EXERCISE OBJECTIVE:
Find every line below with the word "assign" in it, and copy each one.

EXCERPTED DATA:
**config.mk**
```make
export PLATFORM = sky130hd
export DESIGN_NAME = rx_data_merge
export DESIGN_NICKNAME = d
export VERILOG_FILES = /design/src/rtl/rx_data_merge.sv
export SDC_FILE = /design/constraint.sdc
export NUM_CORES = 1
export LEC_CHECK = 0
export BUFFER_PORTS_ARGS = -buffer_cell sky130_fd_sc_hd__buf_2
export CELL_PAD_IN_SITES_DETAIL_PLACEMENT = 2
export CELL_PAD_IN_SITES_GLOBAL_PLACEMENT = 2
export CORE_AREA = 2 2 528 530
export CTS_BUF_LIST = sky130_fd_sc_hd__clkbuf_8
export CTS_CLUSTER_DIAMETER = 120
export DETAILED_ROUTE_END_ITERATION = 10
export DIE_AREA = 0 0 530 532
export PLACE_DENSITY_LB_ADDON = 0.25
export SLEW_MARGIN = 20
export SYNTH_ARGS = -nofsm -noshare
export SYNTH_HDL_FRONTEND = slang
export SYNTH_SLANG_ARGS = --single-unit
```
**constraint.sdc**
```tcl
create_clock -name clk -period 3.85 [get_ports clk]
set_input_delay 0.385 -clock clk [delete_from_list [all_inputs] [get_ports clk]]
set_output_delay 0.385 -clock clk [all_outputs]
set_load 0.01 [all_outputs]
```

...

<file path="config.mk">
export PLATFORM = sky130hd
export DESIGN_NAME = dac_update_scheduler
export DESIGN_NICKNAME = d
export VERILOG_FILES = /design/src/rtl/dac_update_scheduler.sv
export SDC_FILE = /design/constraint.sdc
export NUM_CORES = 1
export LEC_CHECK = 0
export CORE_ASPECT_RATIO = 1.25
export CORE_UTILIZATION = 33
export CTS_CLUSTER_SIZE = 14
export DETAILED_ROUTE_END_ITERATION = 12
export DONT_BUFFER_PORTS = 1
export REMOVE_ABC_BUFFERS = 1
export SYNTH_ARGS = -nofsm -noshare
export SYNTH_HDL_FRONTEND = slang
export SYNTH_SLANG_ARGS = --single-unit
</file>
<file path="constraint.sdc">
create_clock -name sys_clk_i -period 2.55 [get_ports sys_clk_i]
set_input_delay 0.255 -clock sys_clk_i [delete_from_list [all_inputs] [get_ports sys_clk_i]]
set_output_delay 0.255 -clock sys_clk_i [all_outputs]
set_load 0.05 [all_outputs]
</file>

--

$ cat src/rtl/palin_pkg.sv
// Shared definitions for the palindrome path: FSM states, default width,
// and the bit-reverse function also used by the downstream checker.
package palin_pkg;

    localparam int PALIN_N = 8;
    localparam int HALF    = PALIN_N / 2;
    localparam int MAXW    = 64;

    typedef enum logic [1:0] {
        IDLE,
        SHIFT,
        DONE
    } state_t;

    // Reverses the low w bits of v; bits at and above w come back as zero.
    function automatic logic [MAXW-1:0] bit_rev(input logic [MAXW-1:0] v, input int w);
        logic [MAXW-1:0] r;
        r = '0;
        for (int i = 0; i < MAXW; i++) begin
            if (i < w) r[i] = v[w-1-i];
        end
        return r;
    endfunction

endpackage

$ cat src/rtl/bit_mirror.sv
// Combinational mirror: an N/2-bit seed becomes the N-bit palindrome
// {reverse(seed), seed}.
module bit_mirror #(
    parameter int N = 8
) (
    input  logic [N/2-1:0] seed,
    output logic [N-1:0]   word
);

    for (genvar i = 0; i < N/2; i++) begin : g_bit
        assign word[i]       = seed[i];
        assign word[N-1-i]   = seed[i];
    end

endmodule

ANSWER BOX:
        assign word[i]       = seed[i];
        assign word[N-1-i]   = seed[i];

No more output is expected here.